[[ MATERIAL PROVIDED, beginning ]]

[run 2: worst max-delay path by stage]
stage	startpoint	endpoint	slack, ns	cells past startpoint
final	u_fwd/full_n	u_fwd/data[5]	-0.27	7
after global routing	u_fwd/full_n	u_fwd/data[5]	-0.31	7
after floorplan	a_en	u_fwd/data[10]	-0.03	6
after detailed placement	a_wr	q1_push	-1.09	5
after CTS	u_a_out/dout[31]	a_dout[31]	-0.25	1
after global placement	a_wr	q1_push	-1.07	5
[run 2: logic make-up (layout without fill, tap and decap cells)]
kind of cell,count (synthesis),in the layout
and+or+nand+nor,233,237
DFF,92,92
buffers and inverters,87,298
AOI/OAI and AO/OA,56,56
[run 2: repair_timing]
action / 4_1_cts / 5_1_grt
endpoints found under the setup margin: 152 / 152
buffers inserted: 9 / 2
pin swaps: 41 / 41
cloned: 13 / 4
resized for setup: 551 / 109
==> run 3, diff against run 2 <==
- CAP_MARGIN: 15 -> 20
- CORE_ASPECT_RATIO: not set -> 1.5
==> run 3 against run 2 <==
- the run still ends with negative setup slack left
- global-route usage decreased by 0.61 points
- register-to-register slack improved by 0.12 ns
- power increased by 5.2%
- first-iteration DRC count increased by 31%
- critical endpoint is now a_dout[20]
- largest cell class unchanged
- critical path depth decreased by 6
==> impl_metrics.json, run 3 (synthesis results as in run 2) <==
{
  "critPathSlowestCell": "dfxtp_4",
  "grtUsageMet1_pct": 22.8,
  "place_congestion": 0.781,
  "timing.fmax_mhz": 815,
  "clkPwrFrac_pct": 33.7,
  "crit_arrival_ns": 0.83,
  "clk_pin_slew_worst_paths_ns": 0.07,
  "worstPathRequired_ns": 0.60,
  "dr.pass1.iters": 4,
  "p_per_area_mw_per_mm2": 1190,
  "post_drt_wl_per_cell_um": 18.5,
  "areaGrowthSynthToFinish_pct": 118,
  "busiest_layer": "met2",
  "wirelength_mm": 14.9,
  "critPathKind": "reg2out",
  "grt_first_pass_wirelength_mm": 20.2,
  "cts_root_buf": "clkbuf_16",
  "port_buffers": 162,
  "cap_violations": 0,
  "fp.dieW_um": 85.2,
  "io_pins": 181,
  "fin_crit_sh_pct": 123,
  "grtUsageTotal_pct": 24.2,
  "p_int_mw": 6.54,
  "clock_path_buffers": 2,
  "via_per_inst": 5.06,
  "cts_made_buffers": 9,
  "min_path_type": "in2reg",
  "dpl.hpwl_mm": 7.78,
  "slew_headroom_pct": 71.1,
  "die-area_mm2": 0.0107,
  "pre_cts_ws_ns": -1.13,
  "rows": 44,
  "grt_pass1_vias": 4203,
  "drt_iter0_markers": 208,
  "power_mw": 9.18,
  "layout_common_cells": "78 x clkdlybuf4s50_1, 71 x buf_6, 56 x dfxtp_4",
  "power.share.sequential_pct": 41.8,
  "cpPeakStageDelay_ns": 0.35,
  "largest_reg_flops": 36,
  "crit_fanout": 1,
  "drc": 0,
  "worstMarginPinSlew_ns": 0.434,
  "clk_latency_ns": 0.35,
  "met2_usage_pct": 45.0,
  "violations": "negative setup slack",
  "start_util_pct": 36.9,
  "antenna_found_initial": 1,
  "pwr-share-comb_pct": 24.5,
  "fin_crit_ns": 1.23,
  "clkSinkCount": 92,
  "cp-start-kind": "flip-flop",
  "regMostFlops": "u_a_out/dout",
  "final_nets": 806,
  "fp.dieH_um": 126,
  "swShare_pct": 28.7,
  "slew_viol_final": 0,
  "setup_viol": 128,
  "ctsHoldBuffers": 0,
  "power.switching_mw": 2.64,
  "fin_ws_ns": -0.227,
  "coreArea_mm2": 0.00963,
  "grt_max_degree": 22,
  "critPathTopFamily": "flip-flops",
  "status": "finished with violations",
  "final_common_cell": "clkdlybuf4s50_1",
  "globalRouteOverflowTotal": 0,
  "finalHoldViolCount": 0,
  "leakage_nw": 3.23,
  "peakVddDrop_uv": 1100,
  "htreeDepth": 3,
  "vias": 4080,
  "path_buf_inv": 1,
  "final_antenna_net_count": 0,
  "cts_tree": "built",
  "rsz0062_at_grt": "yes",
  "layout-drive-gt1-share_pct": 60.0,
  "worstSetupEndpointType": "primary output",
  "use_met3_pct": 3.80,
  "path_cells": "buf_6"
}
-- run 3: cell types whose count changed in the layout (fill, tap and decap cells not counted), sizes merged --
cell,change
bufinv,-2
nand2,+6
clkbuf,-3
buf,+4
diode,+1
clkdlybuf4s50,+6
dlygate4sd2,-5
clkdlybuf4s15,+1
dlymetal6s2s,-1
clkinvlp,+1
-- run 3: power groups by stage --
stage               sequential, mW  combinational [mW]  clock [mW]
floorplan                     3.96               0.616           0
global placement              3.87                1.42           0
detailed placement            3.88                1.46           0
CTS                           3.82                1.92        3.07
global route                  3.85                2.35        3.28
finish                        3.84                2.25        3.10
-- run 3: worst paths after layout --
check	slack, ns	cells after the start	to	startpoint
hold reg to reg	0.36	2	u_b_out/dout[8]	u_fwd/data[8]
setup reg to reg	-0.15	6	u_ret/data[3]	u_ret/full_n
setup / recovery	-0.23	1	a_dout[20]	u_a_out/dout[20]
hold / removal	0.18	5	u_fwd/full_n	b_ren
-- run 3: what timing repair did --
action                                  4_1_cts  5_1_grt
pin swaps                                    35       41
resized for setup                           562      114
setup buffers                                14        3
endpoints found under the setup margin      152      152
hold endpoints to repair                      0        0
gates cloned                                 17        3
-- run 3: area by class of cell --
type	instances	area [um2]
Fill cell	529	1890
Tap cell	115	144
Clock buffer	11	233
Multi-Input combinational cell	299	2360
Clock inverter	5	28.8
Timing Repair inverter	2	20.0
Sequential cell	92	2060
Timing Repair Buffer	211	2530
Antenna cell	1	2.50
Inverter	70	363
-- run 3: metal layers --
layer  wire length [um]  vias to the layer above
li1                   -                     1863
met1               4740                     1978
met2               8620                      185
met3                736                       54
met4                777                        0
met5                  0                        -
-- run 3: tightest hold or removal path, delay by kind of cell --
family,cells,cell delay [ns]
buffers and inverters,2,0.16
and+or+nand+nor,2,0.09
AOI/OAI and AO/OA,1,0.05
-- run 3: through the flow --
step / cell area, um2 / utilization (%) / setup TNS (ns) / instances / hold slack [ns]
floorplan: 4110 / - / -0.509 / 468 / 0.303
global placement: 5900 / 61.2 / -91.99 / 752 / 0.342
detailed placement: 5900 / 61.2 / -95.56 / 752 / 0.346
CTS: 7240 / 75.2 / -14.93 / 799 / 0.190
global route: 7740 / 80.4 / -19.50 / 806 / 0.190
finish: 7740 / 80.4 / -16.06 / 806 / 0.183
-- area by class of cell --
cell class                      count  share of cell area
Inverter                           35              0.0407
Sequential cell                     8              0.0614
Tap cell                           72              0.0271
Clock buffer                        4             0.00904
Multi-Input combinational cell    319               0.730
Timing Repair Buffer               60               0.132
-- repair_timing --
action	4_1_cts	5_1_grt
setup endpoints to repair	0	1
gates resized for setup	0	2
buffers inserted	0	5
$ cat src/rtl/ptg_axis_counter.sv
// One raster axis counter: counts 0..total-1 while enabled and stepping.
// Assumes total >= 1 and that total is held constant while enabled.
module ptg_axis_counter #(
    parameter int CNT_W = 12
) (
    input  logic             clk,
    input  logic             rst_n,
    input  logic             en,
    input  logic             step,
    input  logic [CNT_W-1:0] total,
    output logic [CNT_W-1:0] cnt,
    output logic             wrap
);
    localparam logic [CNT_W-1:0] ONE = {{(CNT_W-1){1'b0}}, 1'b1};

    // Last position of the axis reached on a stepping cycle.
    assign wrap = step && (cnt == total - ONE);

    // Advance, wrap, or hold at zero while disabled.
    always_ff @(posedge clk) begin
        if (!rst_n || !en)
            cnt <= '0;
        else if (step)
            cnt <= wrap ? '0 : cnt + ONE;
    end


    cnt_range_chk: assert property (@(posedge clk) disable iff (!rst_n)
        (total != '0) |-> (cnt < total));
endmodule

[[ MATERIAL PROVIDED, end ]]

WORK INSTRUCTION.
From the records above, copy only the lines starting with the line that holds "of cell area" and going on through the line that holds "gates resized for", exactly as written.

SOLUTION TO THE EXERCISE.
cell class                      count  share of cell area
Inverter                           35              0.0407
Sequential cell                     8              0.0614
Tap cell                           72              0.0271
Clock buffer                        4             0.00904
Multi-Input combinational cell    319               0.730
Timing Repair Buffer               60               0.132
-- repair_timing --
action	4_1_cts	5_1_grt
setup endpoints to repair	0	1
gates resized for setup	0	2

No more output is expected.